St Senan's are a Gaelic Athletic Association Gaelic football club from just outside Listowel in north County Kerry, Ireland. They play North Kerry Division 1, County League Division 3 and Premier Junior Championship Football. They won the Kerry Junior Football Championship in 1985 and 1996. St Senan's won the North Kerry Senior Football Championship for the first time in 2018 and retained the title in 2019.

==History==
St Senan's won the North Kerry Senior Football Championship for the first time in the club's history after defeating the reigning champions Ballydonoghue in Con Brosnan Park, Moyvane on 9 December 2018. The club successfully prevented Ballydonoghue from winning three consecutive titles, a feat not achieved in over 40 years within the district.
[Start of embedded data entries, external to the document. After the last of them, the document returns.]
$ cat src/rtl/vfu_result_wb_arbiter.sv
// vfu_result_wb_arbiter
//   Purpose : per-lane write-back responder. Round-robin arbitration of ALU and MFPU
//             result requests (req/gnt) onto the single VRF write port. The winner is
//             captured into a 1-entry output register.
//   Latency : 1 cycle from an accepted request to vrf_req_o. Back-to-back writes have no
//             bubble, so throughput is 1 write per cycle while vrf_gnt_i=1.
//   Backpr. : while the output register is full and vrf_gnt_i=0, no FU is granted and
//             all vrf_* outputs hold stable.
//   Ports   : clk_i / rst_i                  clock; asynchronous active-high reset
//             alu_result_*_i / _gnt_o        ALU request: id, addr, wdata, be, plus its grant
//             mfpu_result_*_i / _gnt_o       MFPU request: same set
//             vrf_*_o / vrf_gnt_i            registered VRF write and its consume strobe
//             *_cnt_o                        saturating statistics counters
//   Config  : define VFU_WB_STATS_EN to build the statistics counters. Without it, the
//             three counter ports are tied to 0 and carry no flops.
module vfu_result_wb_arbiter #(
  parameter int unsigned NrLanes   = 0,
  parameter type         vaddr_t   = logic,
  parameter type         vid_t     = logic,
  parameter int unsigned DataWidth = 64,
  parameter int unsigned StatWidth = 16
) (
  input  logic                   clk_i,
  input  logic                   rst_i,
  // ALU result request
  input  logic                   alu_result_req_i,
  input  vid_t                   alu_result_id_i,
  input  vaddr_t                 alu_result_addr_i,
  input  logic [DataWidth-1:0]   alu_result_wdata_i,
  input  logic [DataWidth/8-1:0] alu_result_be_i,
  output logic                   alu_result_gnt_o,
  // MFPU result request
  input  logic                   mfpu_result_req_i,
  input  vid_t                   mfpu_result_id_i,
  input  vaddr_t                 mfpu_result_addr_i,
  input  logic [DataWidth-1:0]   mfpu_result_wdata_i,
  input  logic [DataWidth/8-1:0] mfpu_result_be_i,
  output logic                   mfpu_result_gnt_o,
  // VRF write port
  output logic                   vrf_req_o,
  output vid_t                   vrf_id_o,
  output vaddr_t                 vrf_addr_o,
  output logic [DataWidth-1:0]   vrf_wdata_o,
  output logic [DataWidth/8-1:0] vrf_be_o,
  input  logic                   vrf_gnt_i,
  // Statistics
  output logic [StatWidth-1:0]   alu_wb_cnt_o,
  output logic [StatWidth-1:0]   mfpu_wb_cnt_o,
  output logic [StatWidth-1:0]   conflict_cnt_o
);

  // Elaboration-time parameter sanity check. The lane count is carried only for
  // consistency with the other lane modules.
  if ((DataWidth % 8) != 0 || DataWidth == 0 || StatWidth == 0 || NrLanes > 1024) begin : g_param_check
    $error("vfu_result_wb_arbiter: illegal parameter combination");
  end

  typedef enum logic {
    EMPTY = 1'b0,
    FULL  = 1'b1
  } state_e;

  // Round-robin pointer: the FU that wins the next two-way conflict.
  typedef enum logic {
    RR_ALU  = 1'b0,
    RR_MFPU = 1'b1
  } rr_e;

  state_e                 state_q, state_d;
  rr_e                    rr_q, rr_d;
  vid_t                   id_q, id_d;
  vaddr_t                 addr_q, addr_d;
  logic [DataWidth-1:0]   wdata_q, wdata_d;
  logic [DataWidth/8-1:0] be_q, be_d;

  logic can_accept;
  logic both_req;
  logic alu_gnt, mfpu_gnt;

  // The register can take a new write when empty, or when full and the VRF drains it
  // in the same cycle.
  assign can_accept = (state_q == EMPTY) || vrf_gnt_i;
  assign both_req   = alu_result_req_i && mfpu_result_req_i;

  // Arbitration. Grants are gated by rst_i so that they drop immediately when reset
  // asserts, together with the asynchronously cleared state.
  always_comb begin
    alu_gnt  = 1'b0;
    mfpu_gnt = 1'b0;
    if (can_accept && !rst_i) begin
      if (alu_result_req_i && (!mfpu_result_req_i || rr_q == RR_ALU)) begin
        alu_gnt = 1'b1;
      end else if (mfpu_result_req_i) begin
        mfpu_gnt = 1'b1;
      end
    end
  end

  assign alu_result_gnt_o  = alu_gnt;
  assign mfpu_result_gnt_o = mfpu_gnt;

  // Next state. The fields are loaded only from the granted FU, so no request input
  // reaches the vrf_* outputs combinationally.
  always_comb begin
    state_d = state_q;
    rr_d    = rr_q;
    id_d    = id_q;
    addr_d  = addr_q;
    wdata_d = wdata_q;
    be_d    = be_q;

    if (alu_gnt) begin
      id_d    = alu_result_id_i;
      addr_d  = alu_result_addr_i;
      wdata_d = alu_result_wdata_i;
      be_d    = alu_result_be_i;
    end else if (mfpu_gnt) begin
      id_d    = mfpu_result_id_i;
      addr_d  = mfpu_result_addr_i;
      wdata_d = mfpu_result_wdata_i;
      be_d    = mfpu_result_be_i;
    end

    if (alu_gnt || mfpu_gnt) begin
      state_d = FULL;
    end else if (state_q == FULL && vrf_gnt_i) begin
      state_d = EMPTY;
    end

    // Only a contested grant moves the pointer, and it moves to the loser. A grant to
    // a lone requester leaves the pointer unchanged.
    if (both_req && alu_gnt) begin
      rr_d = RR_MFPU;
    end else if (both_req && mfpu_gnt) begin
      rr_d = RR_ALU;
    end
  end

  always_ff @(posedge clk_i or posedge rst_i) begin
    if (rst_i) begin
      state_q <= EMPTY;
      rr_q    <= RR_ALU;
      id_q    <= '0;
      addr_q  <= '0;
      wdata_q <= '0;
      be_q    <= '0;
    end else begin
      state_q <= state_d;
      rr_q    <= rr_d;
      id_q    <= id_d;
      addr_q  <= addr_d;
      wdata_q <= wdata_d;
      be_q    <= be_d;
    end
  end

  assign vrf_req_o   = (state_q == FULL);
  assign vrf_id_o    = id_q;
  assign vrf_addr_o  = addr_q;
  assign vrf_wdata_o = wdata_q;
  assign vrf_be_o    = be_q;

`ifdef VFU_WB_STATS_EN
  localparam logic [StatWidth-1:0] CntMax = '1;
  localparam logic [StatWidth-1:0] CntOne = StatWidth'(1);

  logic [StatWidth-1:0] alu_cnt_q, alu_cnt_d;
  logic [StatWidth-1:0] mfpu_cnt_q, mfpu_cnt_d;
  logic [StatWidth-1:0] conf_cnt_q, conf_cnt_d;
  logic                 conflict;

  // A conflict cycle is one in which both FUs request and exactly one of them is granted.
  assign conflict = both_req && (alu_gnt ^ mfpu_gnt);

  // The counters saturate at all-ones instead of wrapping.
  always_comb begin
    alu_cnt_d  = alu_cnt_q;
    mfpu_cnt_d = mfpu_cnt_q;
    conf_cnt_d = conf_cnt_q;
    if (alu_gnt && alu_cnt_q != CntMax) begin
      alu_cnt_d = alu_cnt_q + CntOne;
    end
    if (mfpu_gnt && mfpu_cnt_q != CntMax) begin
      mfpu_cnt_d = mfpu_cnt_q + CntOne;
    end
    if (conflict && conf_cnt_q != CntMax) begin
      conf_cnt_d = conf_cnt_q + CntOne;
    end
  end

  always_ff @(posedge clk_i or posedge rst_i) begin
    if (rst_i) begin
      alu_cnt_q  <= '0;
      mfpu_cnt_q <= '0;
      conf_cnt_q <= '0;
    end else begin
      alu_cnt_q  <= alu_cnt_d;
      mfpu_cnt_q <= mfpu_cnt_d;
      conf_cnt_q <= conf_cnt_d;
    end
  end

  assign alu_wb_cnt_o   = alu_cnt_q;
  assign mfpu_wb_cnt_o  = mfpu_cnt_q;
  assign conflict_cnt_o = conf_cnt_q;
`else
  assign alu_wb_cnt_o   = '0;
  assign mfpu_wb_cnt_o  = '0;
  assign conflict_cnt_o = '0;
`endif

endmodule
Not only did St Senan's win the championship, but they also won Division 1 of the North Kerry League beating Brosna after extra time.

==Achievements==
- Kerry Junior Football Championship (2): 1985, 1996 Runner-up 1994
- Kerry Premier Junior Football Championship Runner-up 2019, 2025
- Kerry Novice Football Championship (2): 1984, 2015
- North Kerry Senior Football Championship (2): 2018, 2019 (runners-up in 1980, 2000, 2016)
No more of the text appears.